Opinion
May 19, 1997
Appeal from the Supreme Court, Richmond County (Sangiorgio, J.).
Ordered that the order is modified, on the law, by deleting the provision thereof which denied that branch of the motion which was to preclude the defendant from offering proof of the lack of prior notice of the defect in the paved walkway as a defense, and substituting therefor a provision granting that branch of the motion and precluding the defendant from-offering proof of the lack of prior notice, actual or constructive, of the defect in the paved walkway as a defense; as so modified, the order is affirmed insofar as appealed from, with costs to the plaintiff.

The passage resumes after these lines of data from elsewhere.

File: src/common/daq_pkg.sv
package daq_pkg;

	// External bus widths
	typedef logic [15:0] word_t;
	typedef logic [18:0] ebi_addr_t;

	// Word 1 sits in the top 16 bits: opcode byte, then channel byte
	typedef logic [63:0] cmd_t;
	typedef logic [7:0]  chan_id_t;

	typedef enum logic [7:0] {
		OP_SET_BASE = 8'h01,
		OP_SET_STEP = 8'h02,
		OP_EMIT     = 8'h03
	} opcode_t;

	// Sample word is channel id over a 12-bit ramp value
	typedef logic [15:0] sample_t;
	typedef logic [11:0] value_t;

	// Caps the channel count at 16
	localparam int CHAN_ID_BITS = 4;

	// EBI address map
	localparam ebi_addr_t ADDR_STATUS = 19'd0;
	localparam ebi_addr_t ADDR_CMD_W1 = 19'd1;
	localparam ebi_addr_t ADDR_CMD_W2 = 19'd2;
	localparam ebi_addr_t ADDR_CMD_W3 = 19'd3;
	localparam ebi_addr_t ADDR_CMD_W4 = 19'd4;
	localparam ebi_addr_t ADDR_SAMPLE = 19'd5;

	// Status word bit positions
	localparam int STAT_CMD_FULL  = 0;
	localparam int STAT_CMD_EMPTY = 1;
	localparam int STAT_SMP_EMPTY = 2;
	localparam int STAT_SMP_FULL  = 3;
	localparam int STAT_BAD_LSB   = 4;

endpackage
File: src/ebi/ebi.sv
`timescale 1ns/1ps

module ebi import daq_pkg::*; (
	input  logic      clk,
	input  logic      rst,
	// External bus
	input  word_t     data_in,
	output word_t     data_out,
	input  ebi_addr_t addr,
	input  logic      rd,
	input  logic      wr,
	input  logic      cs,
	// Command FIFO side
	output cmd_t      cmd_data,
	output logic      cmd_wr_en,
	input  logic      cmd_full,
	input  logic      cmd_empty,
	// Sample FIFO side
	input  sample_t   smp_data,
	output logic      smp_rd_en,
	input  logic      smp_empty,
	input  logic      smp_full,
	input  logic [7:0] bad_cmd_count
);

	typedef enum logic [1:0] {
		st_idle,
		st_fetch,
		st_fifo_load,
		st_trans_over
	} state_t;

	state_t      state;
	state_t      next_state;
	logic        capture;
	logic        cmd_addr;
	logic [1:0]  slot;
	word_t       cmd_word [4];
	logic        smp_rd_now;
	logic        smp_rd_q;
	word_t       status;

	assign cmd_addr = (addr >= ADDR_CMD_W1) && (addr <= ADDR_CMD_W4);
	assign slot     = 2'(addr - ADDR_CMD_W1);

	always_ff @(posedge clk) begin
		if (rst) begin
			state <= st_idle;
		end else begin
			state <= next_state;
		end
	end

	always_comb begin
		next_state = state;
		capture    = 1'b0;
		cmd_wr_en  = 1'b0;
		case (state)
			st_idle: begin
				next_state = st_fetch;
			end
			st_fetch: begin
				if (cs && wr && cmd_addr) begin
					capture = 1'b1;
					// Last word completes the command
					if (addr == ADDR_CMD_W4) begin
						next_state = st_fifo_load;
					end
				end
			end
			st_fifo_load: begin
				cmd_wr_en  = 1'b1;
				next_state = st_trans_over;
			end
			st_trans_over: begin
				// Hold off until the bus strobes are released
				if (!wr && !rd) begin
					next_state = st_fetch;
				end
			end
			default: begin
				next_state = st_idle;
			end
		endcase
	end

	always_ff @(posedge clk) begin
		if (capture) begin
			cmd_word[slot] <= data_in;
		end
	end

	assign cmd_data = {cmd_word[0], cmd_word[1], cmd_word[2], cmd_word[3]};

	// Pop once when a sample read ends
	assign smp_rd_now = cs && rd && (addr == ADDR_SAMPLE);

	always_ff @(posedge clk) begin
		if (rst) begin
			smp_rd_q <= 1'b0;
		end else begin
			smp_rd_q <= smp_rd_now;
		end
	end

	assign smp_rd_en = smp_rd_q && !smp_rd_now && !smp_empty;

	always_comb begin
		status                       = '0;
		status[STAT_CMD_FULL]        = cmd_full;
		status[STAT_CMD_EMPTY]       = cmd_empty;
		status[STAT_SMP_EMPTY]       = smp_empty;
		status[STAT_SMP_FULL]        = smp_full;
		status[STAT_BAD_LSB +: 8]    = bad_cmd_count;
	end

	// Read mux
	always_comb begin
		case (addr)
			ADDR_STATUS: data_out = status;
			ADDR_SAMPLE: data_out = smp_empty ? '0 : smp_data;
			default:     data_out = '0;
		endcase
	end

endmodule

File: config.mk
export PLATFORM = sky130hd
export DESIGN_NAME = ebi
export DESIGN_NICKNAME = d
export VERILOG_FILES = /design/src/common/daq_pkg.sv /design/src/ebi/ebi.sv
export SDC_FILE = /design/constraint.sdc
export NUM_CORES = 1
export LEC_CHECK = 0
export ABC_AREA = 0
export BUFFER_PORTS_ARGS = -buffer_cell sky130_fd_sc_hd__buf_2
export CAP_MARGIN = 20
export CELL_PAD_IN_SITES_DETAIL_PLACEMENT = 0
export CELL_PAD_IN_SITES_GLOBAL_PLACEMENT = 1
export CORE_MARGIN = 2
export CORE_UTILIZATION = 33
export DETAILED_ROUTE_END_ITERATION = 16
export HOLD_SLACK_MARGIN = 0.03
export PLACE_DENSITY_LB_ADDON = 0.25
export SETUP_SLACK_MARGIN = 0.2
export SYNTH_ARGS = -nofsm -noshare
export SYNTH_HDL_FRONTEND = slang
export SYNTH_SLANG_ARGS = --single-unit
export TNS_END_PERCENT = 100
File: constraint.sdc
create_clock -name clk -period 4.8 [get_ports clk]
set_input_delay 0.72 -clock clk [delete_from_list [all_inputs] [get_ports clk]]
set_output_delay 0.72 -clock clk [all_outputs]
set_load 0.05 [all_outputs]
==> results of run 1 <==
==> metal layers <==
metal / vias up / GRT usage
li1: 829 / -
met1: 800 / 0.159
met2: 123 / 0.263
met3: 13 / 0.0503
met4: 0 / 0.0731
met5: - / 0
==> cell families after synthesis <==
group / after synthesis
fa+ha+maj: 4
simple gates: 28
buf+inv: 6
flops: 67
compound gates: 19
==> registers in the layout, indices dropped and copies added (netlist names) <==
name,cells
state,2
cmd_word,64
smp_rd_q,1
==> power breakdown <==
group,switching [mW],leakage (nW),internal [mW]
logic,0.0511,0.803,0.0420
registers,0.00976,0.600,0.647
clock network,0.196,0.0971,0.238
total,0.257,1.50,0.927
==> metrics by stage <==
step,std cells,total power [mW],worst slack (ns)
6_report,391,1.18,1.17
5_1_grt,391,1.24,1.03
4_1_cts,391,1.20,1.15
3_5_place_dp,375,0.763,1.15
3_3_place_gp,375,0.762,1.16
2_1_floorplan,124,0.715,1.25
==> cell type report <==
class	instances	area, µm²	share of cell area
flip-flops and latches	67	1980	0.563
repair buffers	154	783	0.222
multi-input cells	51	432	0.123
clock buffers	11	131	0.0373
well taps	99	124	0.0352
clock inverters	5	53.8	0.0153
inverters	4	15.0	0.00426
==> final timing paths <==
path,to,depth (start not counted)
hold reg to reg,state[1]$_SDFFE_PP0P_,2
hold / removal,cmd_word[0][11]$_DFFE_PP_,1
setup / recovery,data_out[14],6
setup reg to reg,cmd_word[3][7]$_DFFE_PP_,5
==> layout by cell type (no fill, tap or decap), types with 3 or more instances in the layout <==
cell	n
a211oi_1	4
a22o_1	5
a22o_2	7
and2_2	4
buf_2	149
buf_4	5
clkbuf_8	9
clkinv_2	3
dfxtp_1	3
edfxtp_1	64
ha_1	4
inv_1	4
nand3_1	3
nor3_2	4
nor4_1	4
==> impl_results.md, run 1 <==
- Relative slew slack: 0.502
- Setup Skew: 0.00339 ns
- Largest family of logic cells by synthesized area: simple AND/OR/NAND/NOR gates
- IO buf count: between 100 and 150
- Top-Level Pins: 150
- Setup tns final: 0 ns
- First-pass GRT wire length: ~9 mm
- Placed Area: 0.00334 mm²
- Part of the cycle the worst path needs: 0.757
- Fin nets: between 300 and 400
- Power per cell area: about 340 mW/mm²
- Via Count: between 1.5k and 2k
- Xor and xnor area share after synthesis: 0
- Hold Path Origin: data_in[11]
- Mapped Area: about 0.0024 mm²
- CP startpoint kind: input port
- Crit-path max FO: 16
- Max VDD drop: roughly 0.13 mV
- Area fraction of the dominant cell type after synthesis: 0.793
- Synth Area per Inst: approximately 20 µm²
- Number of max-cap violations: 0
- Reg clk slew, reported paths: 0.07 ns
- Adder-cell share of the synthesized area: 0.0207
- Ys Warns: 0
- DR pass1 iterations: 4
- Synth async-reset ratio: 0
- Hold Crit Class: input port to flip-flop
- Crit path top cell by count: buf_2
- HPWL Detailed: 4.49 mm
- Fmax: around 0.28 GHz
- Clock Path Buffers: 2
- Area of the die: just over 0.008 mm²
- Launch point of the critical path: addr[17]
- Most used DFF post-synth: edfxtp_1
- CTS tree: yes
- Synth area leader: edfxtp_1
- Post-synthesis compound-gate area fraction: 0.0676
- Die width: 89.7 µm
- Diode count: 0
- Initial core utilization: 0.338
- Met2 routed WL: around 3.0 mm
- Clk Latency, worst-skew pair: 0.33 ns
- Lkg Pwr: about 1.5 nW
- Arrival @ worst endpoint: around 2.9 ns
- Post-Synth Simple-Gate Area: 0.0816
- Critical Path Sink Type: primary output
- Post-CTS Resized: 0
- Top post-synthesis cells by count: edfxtp_1, a22o_2, nor3_1
- Fin crit period: roughly 3.6 ns
- Uppermost layer routed: met4
- Status: finished clean
- Synthesis-to-finish area growth: 45.3%
- Drt wl/cell: between 10 and 15 µm
- CTS root buffer: clkbuf_8
- Endpoints failing hold: 0
- Worst-Margin Slew: between 0.7 and 0.8 ns
- Register area share after synthesis: 0.818
- Final setup fails: 0
- Number of synthesized register bits: between 60 and 70
- Hold_buf cts: 0
- WL met1: between 2 and 2.5 mm
- Cells after synthesis: 124
- # H-tree levels: 3
- Num CTS Buffers: 9
- Sink Count: 67
- Drc violations: 0
- Critical Path RT: 4.08 ns
- Vias per cell: around 4.5
- Number of flops mapped to enable cells by yosys: 64
- Fillers: 633
- R2r startpoint: state[0]$_SDFFE_PP0P_
- CP peak stage delay: around 0.65 ns
- Routed Wire Length: roughly 5.8 mm
- Overflow after GRT: 0
- GP Congestion: 0.778
- Slowest stage cell, crit path: nor4b_4
- Starting DRT DRC Count: 62
- Mux cell area share after synthesis: 0
- Tot GR Track Use: 0.149
- Util after Layout: 0.491
- Layout cells sized above 1: 0.640
- Crit path cell chain: buf_2, or4_4, or3_4, nor4b_4, and2_2, buf_2
- Number of global-route vias before repair: 1841
- Row count: 31
- Crit-path leading delay family: simple AND/OR/NAND/NOR gates
- Final ANT Viol Nets: 0
- Core area: between 0.007 and 0.008 mm²
- Yosys cell types: 26
- Count of final max-slew check failures: 0
- Min Hold Slack: between 0.6 and 0.7 ns
- Setup Buffers After CTS: 0
- Top-count cell post-synth: edfxtp_1
- Die H: ~90 µm
- Layout Cell Area excl Fill: 0.00352 mm²
- Initial antenna violation count: 0
- Met3 WL: 596 µm
- Largest net degree at the start of global routing: 17
- Buf+Inv Stages, Crit Path: 2
- Synth area leaders: edfxtp_1, a22o_2, dfxtp_1, ha_1, a22o_1
- Setup CP Type: input port to primary output
- Unrepaired setup endpoints after global routing: false
- Syn Nets: 196
- R2R setup slack: 2.32 ns
No activity file was read; power rests on OpenSTA's default activity.
==> run 2: changes to the inputs <==
==> constraint.sdc (replaced) <==
create_clock -name clk -period 3.4 [get_ports clk]
set_input_delay 0.51 -clock clk [delete_from_list [all_inputs] [get_ports clk]]
set_output_delay 0.51 -clock clk [all_outputs]
set_load 0.05 [all_outputs]
==> impl_results.md, run 2 (synthesis gave the netlist of run 1 again) <==
- Switching power: 0.377 mW (+47%)
- Max VDD drop: 0.155 mV (+17%)
- Overflow after GRT: 0 (unchanged)
- Number of max-cap violations: 0 (unchanged)
- Routed Wire Length: 5.87 mm (+0.50%)
- Hold Crit Class: input port to flip-flop
- Initial antenna violation count: 0 (unchanged)
- Lkg Pwr: 1.52 nW (+1.6%)
- HPWL Detailed: 4.45 mm (-0.87%)
- DR pass1 iterations: 4 (unchanged)
- Reg2reg path depth: 5 (unchanged)
- Final setup fails: 0 (unchanged)
- Power per cell area: 473 mW/mm² (+41%)
- Top-Level Pins: 150 (unchanged)
- Cell-internal power: 1.31 mW (+41%)
- Clk Latency, worst-skew pair: 0.33 ns (about the same)
- Gate power share: 0.079 (about the same)
- Synthesis-to-finish area growth: 47.1%
- Count of final max-slew check failures: 0 (unchanged)
- Area of the die: 0.00805 mm² (unchanged)
- Crit path cell chain: buf_2, or4_4, or3_4, nor4b_4, buf_4, a22o_2, buf_2
- Reg clk slew, reported paths: 0.07 ns (about the same)
- Critical Path RT: 2.89 ns (-1.19 ns)
- Largest Register: cmd_word
- GP Congestion: 0.796 (+2.3%)
- CTS tree: yes
- Clock Path Buffers: 2 (unchanged)
- Endpoint of the worst hold path: state[0]$_SDFFE_PP0P_
- Hold_buf cts: 0 (unchanged)
- Setup Skew: 0.00340 ns (+0.0000107 ns)
- Seq pwr share: 0.550 (-0.005)
- Fin crit period: 2.90 ns
- Relative slew slack: 0.670 (+0.168)
- Part of the cycle the worst path needs: 0.854
- Crit-path max FO: 16 (unchanged)
- Vias per cell: 4.41 (-2.4%)
- Clk pwr share: 0.371 (+0.004)
- R2r startpoint: state[0]$_SDFFE_PP0P_
- Setup CP Type: input port to primary output
- Total power: 1.68 mW (+42%)
- Starting DRT DRC Count: 48 (-23%)
- Setup Buffers After CTS: 0 (unchanged)
- Slowest stage cell, crit path: or4_4
- Drt wl/cell: 14.8 µm (-0.77%)
- Row count: 31 (unchanged)
- Layout cells sized above 1: 0.650 (+0.00942)
- Final ANT Viol Nets: 0 (unchanged)
- CP startpoint kind: input port
- Commonest non-fill, non-tap cell in the layout: buf_2
- Num CTS Buffers: 9 (unchanged)
- Biggest regs: cmd_word: 64 flops, state: 2 flops, smp_rd_q: 1 flops
- Switching Fraction: 0.224 (+0.00684)
- CTS root buffer: clkbuf_8
- Post-CTS Resized: 0 (unchanged)
- Sink Count: 67 (unchanged)
- Tot GR Track Use: 0.150 (+0.000861)
- Worst-Margin Slew: 0.487 ns (-0.256 ns)
- Critical Path Sink Type: primary output
- Hold Path Depth: 2 (+1)
- Hold Path Origin: rst
- CP peak stage delay: 0.55 ns (-0.10 ns)
- # H-tree levels: 3 (unchanged)
- Setup Slack @ Placement: 0.484 ns (-0.665 ns)
- Arrival @ worst endpoint: 2.39 ns (-0.52 ns)
- Setup tns final: 0 ns (unchanged)
- Diode count: 0 (unchanged)
- Drc violations: 0 (unchanged)
- Initial core utilization: 0.338 (unchanged)
- Fin nets: 364 (+1.4%)
- Status: finished clean
- Number of global-route vias before repair: 1775 (-3.6%)
- Most frequent cells in the layout: buf_2, edfxtp_1, buf_4
- R2R setup slack: 1.30 ns (-1.02 ns)
- IO buf count: 149 (unchanged)
- Final std cells w/o fill: 396 (+1.3%)
- Fillers: 646 (+2.1%)
- Die H: 89.7 µm (unchanged)
- Via Count: 1745 (-1.1%)
- Core area: 0.00718 mm² (unchanged)
- Fmax: between 0.3 and 0.4 GHz
- First-pass GRT wire length: 8.99 mm (about the same)
- Max reg flops: 64 (unchanged)
- End of the worst register-to-register path: cmd_word[0][12]$_DFFE_PP_
- Unrepaired setup endpoints after global routing: false
- Endpoints failing hold: 0 (unchanged)
- Placed cell count: 380 (+1.3%)
- Crit path top cell by count: buf_2
- Setup slack after layout: 0.496 ns (-0.672 ns)
- Die width: 89.7 µm (unchanged)
- Largest net degree at the start of global routing: 17 (unchanged)
==> run 2: how the worst max path moves through the flow <==
stage | startpoint | endpoint | slack (ns) | depth (start not counted)
6_report | addr[17] | data_out[5] | 0.50 | 7
5_1_grt | addr[17] | data_out[5] | 0.39 | 7
3_3_place_gp | addr[17] | data_out[9] | 0.49 | 7
4_1_cts | addr[17] | data_out[9] | 0.48 | 7
2_1_floorplan | addr[6] | cmd_word[0][0]$_DFFE_PP_ | 0.06 | 4
3_5_place_dp | addr[17] | data_out[9] | 0.48 | 7
==> run 2: power by group through the flow <==
stage,logic [mW],registers (mW),clock network (mW)
CTS,0.135,0.926,0.646
floorplan,0.0694,0.941,0
detailed placement,0.133,0.944,0
finish,0.133,0.926,0.625
global route,0.152,0.928,0.680
global placement,0.132,0.944,0
==> run 2: layer usage <==
metal | part of all wire | vias up | GRT usage
met3 | 0.10 | 4 | 0.0671
met1 | 0.37 | 786 | 0.155
met5 | 0 | - | 0
met2 | 0.52 | 116 | 0.269
li1 | - | 839 | -
met4 | 0.0049 | 0 | 0.0500
==> run 2: critical path: cells and delay by family <==
kind	cells	cell delay (ns)
buffers and inverters	3	0.57
AOI/OAI and AO/OA	1	0.16
and+or+nand+nor	3	1.13
==> run 2: metrics by stage <==
step                      area (µm²)  hold WS, ns  utilization
after floorplan                 2420        0.567            -
after global placement          3370        0.628        0.470
after detailed placement        3370        0.614        0.470
after CTS                       3560        0.366        0.497
after global routing            3560        0.369        0.497
final                           3560        0.383        0.497
==> run 2: layout make-up <==
class                           instances  area, µm²  share of cell area
Clock buffer                            9        124              0.0347
Clock inverter                          7       67.6              0.0190
Inverter                                4       15.0             0.00421
Multi-Input combinational cell         51        432               0.121
Sequential cell                        67       1980               0.556
Tap cell                               99        124              0.0347
Timing Repair Buffer                  159        821               0.230
==> run 3: changes to the inputs <==
--- a/config.mk
+++ b/config.mk
@@ -13,9 +13,9 @@
 export CORE_MARGIN = 2
 export CORE_UTILIZATION = 33
 export DETAILED_ROUTE_END_ITERATION = 16
+export GPL_TIMING_DRIVEN = 0
 export HOLD_SLACK_MARGIN = 0.03
 export PLACE_DENSITY_LB_ADDON = 0.25
-export SETUP_SLACK_MARGIN = 0.2
 export SYNTH_ARGS = -nofsm -noshare
 export SYNTH_HDL_FRONTEND = slang
 export SYNTH_SLANG_ARGS = --single-unit
==> impl_results.md, run 3 (synthesis gave the netlist of run 1 again) <==
- Status: finished clean
- Starting DRT DRC Count: 44 (-8.3%)
- Hold_buf cts: 0 (unchanged)
- Crit-path max FO: 10 (-6)
- Clock Path Buffers: 2 (unchanged)
- Unrepaired setup endpoints after global routing: false
- First-pass GRT wire length: 8.78 mm (-2.4%)
- Relative slew slack: 0.422 (-0.248)
- Final setup fails: 0 (unchanged)
- Max reg flops: 64 (unchanged)
- Via Count: 1749 (+0.23%)
- Clk Latency, worst-skew pair: 0.33 ns (about the same)
- Diode count: 0 (unchanged)
- Largest net degree at the start of global routing: 14 (-3)
- CP startpoint kind: input port
- DR pass1 iterations: 4 (unchanged)
- Critical Path Sink Type: primary output
- Area of the die: 0.00805 mm² (unchanged)
- Slowest stage cell, crit path: or4_4
- Synthesis-to-finish area growth: 48.4%
- Reg clk slew, reported paths: 0.07 ns (about the same)
- Layout Cell Area excl Fill: 0.00360 mm² (+0.91%)
- Commonest non-fill, non-tap cell in the layout: buf_2
- # H-tree levels: 3 (unchanged)
- Die width: 89.7 µm (unchanged)
- Fin crit period: 3.06 ns (+0.152 ns)
- Initial core utilization: 0.338 (unchanged)
- Routed Wire Length: 5.71 mm (-2.7%)
- Fin nets: 361 (-0.82%)
- Setup Skew: 0.00781 ns (+0.00441 ns)
- Critical Path RT: 2.89 ns (about the same)
- Endpoints failing hold: 0 (unchanged)
- Overflow after GRT: 0 (unchanged)
- GP Congestion: 0.731 (-8.1%)
- CP peak stage delay: 0.56 ns (about the same)
- Biggest regs: cmd_word: 64 flops, state: 2 flops, smp_rd_q: 1 flops
- Count of final max-slew check failures: 0 (unchanged)
- Lkg Pwr: 1.53 nW (+0.35%)
- Setup slack after layout: 0.344 ns (-0.152 ns)
- Hold Crit Class: input port to flip-flop
- Fmax: 0.327 GHz (-5.0%)
- Die H: 89.7 µm (unchanged)
- Drc violations: 0 (unchanged)
- Top-Level Pins: 150 (unchanged)
- Setup tns final: 0 ns (unchanged)
- Drt wl/cell: 14.5 µm (-2.0%)
- Largest Register: cmd_word
- Max VDD drop: 0.192 mV (+24%)
- Sink Count: 67 (unchanged)
- Setup Slack @ Placement: 0.0612 ns (-0.423 ns)
- Vias per cell: 4.45 (+0.99%)
- Tot GR Track Use: 0.145 (-0.00498)
- IO buf count: 149 (unchanged)
- Part of the cycle the worst path needs: 0.899 (+0.0448)
- Initial antenna violation count: 0 (unchanged)
- Worst-Margin Slew: 0.862 ns (+0.375 ns)
- HPWL Detailed: 4.50 mm (+1.1%)
- Placed Area: 0.00337 mm² (unchanged)
- Arrival @ worst endpoint: 2.55 ns (+0.16 ns)
- Final std cells w/o fill: 393 (-0.76%)
- Row count: 31 (unchanged)
- CTS root buffer: clkbuf_8
- Most frequent cells in the layout: buf_2, edfxtp_1, clkbuf_8
- Placed cell count: 377 (-0.79%)
- Crit path cell chain: buf_2, or4_4, or3_4, nor4b_4, buf_6, a22o_2, buf_2
- CTS tree: yes
- Core area: 0.00718 mm² (unchanged)
- Number of global-route vias before repair: 1752 (-1.3%)
- Post-CTS Resized: 0 (unchanged)
- Setup Buffers After CTS: 0 (unchanged)
- Layout cells sized above 1: 0.646 (-0.00357)
- Final ANT Viol Nets: 0 (unchanged)
- Number of max-cap violations: 0 (unchanged)
- Num CTS Buffers: 9 (unchanged)
- Power per cell area: 491 mW/mm² (+4.0%)
- Setup CP Type: input port to primary output
- Crit path top cell by count: buf_2
==> run 3: cell types whose count changed in the layout (fill, tap and decap cells not counted), sizes merged <==
cell      delta
clkinv       +1
clkbuf       +1
bufinv       +1
clkinvlp     -2
buf          -4
==> run 3: routing by layer <==
| layer | up-vias | track usage | routed length (µm) |
|---|---|---|---|
| li1 | 837 | - | - |
| met1 | 787 | 0.161 | 2230 |
| met2 | 117 | 0.257 | 2860 |
| met3 | 8 | 0.0469 | 541 |
| met4 | 0 | 0.0577 | 82 |
| met5 | - | 0 | 0 |
==> run 3: report_power, final <==
part | switching (mW) | internal [mW] | leakage (nW) | total, mW
combinational | 0.0709 | 0.0601 | 0.815 | 0.131
clock | 0.294 | 0.417 | 0.114 | 0.711
sequential | 0.0131 | 0.912 | 0.600 | 0.925
==> run 3: worst paths after layout <==
kind | from | endpoint | cells after the start | slack [ns]
worst min-delay path | rst | state[1]$_SDFFE_PP0P_ | 2 | 0.39
worst max register to register | state[0]$_SDFFE_PP0P_ | cmd_word[0][6]$_DFFE_PP_ | 5 | 0.86
worst min register to register | state[1]$_SDFFE_PP0P_ | state[1]$_SDFFE_PP0P_ | 2 | 0.63
worst max-delay path | addr[17] | data_out[5] | 7 | 0.34
==> run 3: final cells by class <==
type                            count  area (µm²)
Inverter                            4        15.0
Fill cell                         641        3580
Tap cell                           99         124
Multi-Input combinational cell     51         432
Timing Repair Buffer              154         806
Buffer                              2        15.0
Clock buffer                        9         124
Clock inverter                      7         100
Sequential cell                    67        1980
==> run 3: metrics by stage <==
| step | hold WS [ns] | utilization | power [mW] |
|---|---|---|---|
| global placement | 0.635 | 0.459 | 1.07 |
| floorplan | 0.567 | - | 1.01 |
| finish | 0.386 | 0.501 | 1.77 |
| global route | 0.376 | 0.501 | 1.85 |
| CTS | 0.367 | 0.501 | 1.79 |
| detailed placement | 0.624 | 0.470 | 1.08 |
==> run 3: critical path: cells and delay by family <==
kind | cells | cell delay, ns
buffers and inverters | 3 | 0.56
AOI/OAI and AO/OA | 1 | 0.14
and+or+nand+nor | 3 | 1.35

The Supreme Court improvidently exercised its discretion by denying the plaintiff's motion to preclude. The willful and contumacious nature of the failure of the defendant City of New York to disclose can be inferred from the more than yearlong noncompliance with the disclosure demands, the preliminary conference order, and two stipulations, coupled with inadequate excuses for those defaults (see, Vatel v. City of New York, 208 A.D.2d 524; Gladsburgh v. Port Auth., 193 A.D.2d 441). The claim of the defendant city that a thorough search was made for the logbook referred to by its employee in his examination before trial was not established inasmuch as it is unsupported by affidavits of the individuals who purportedly conducted that search (see, Virola v. New York City Hous. Auth., 185 A.D.2d 122; Jackson v. City of New York, 185 A.D.2d 768). Moreover, the testimony of the defendant's employee at his examination before trial revealed that far less than diligent efforts had been undertaken by the city in its search for records requested by the plaintiff.
O'Brien, J.P., Goldstein, McGinity and Luciano, JJ., concur.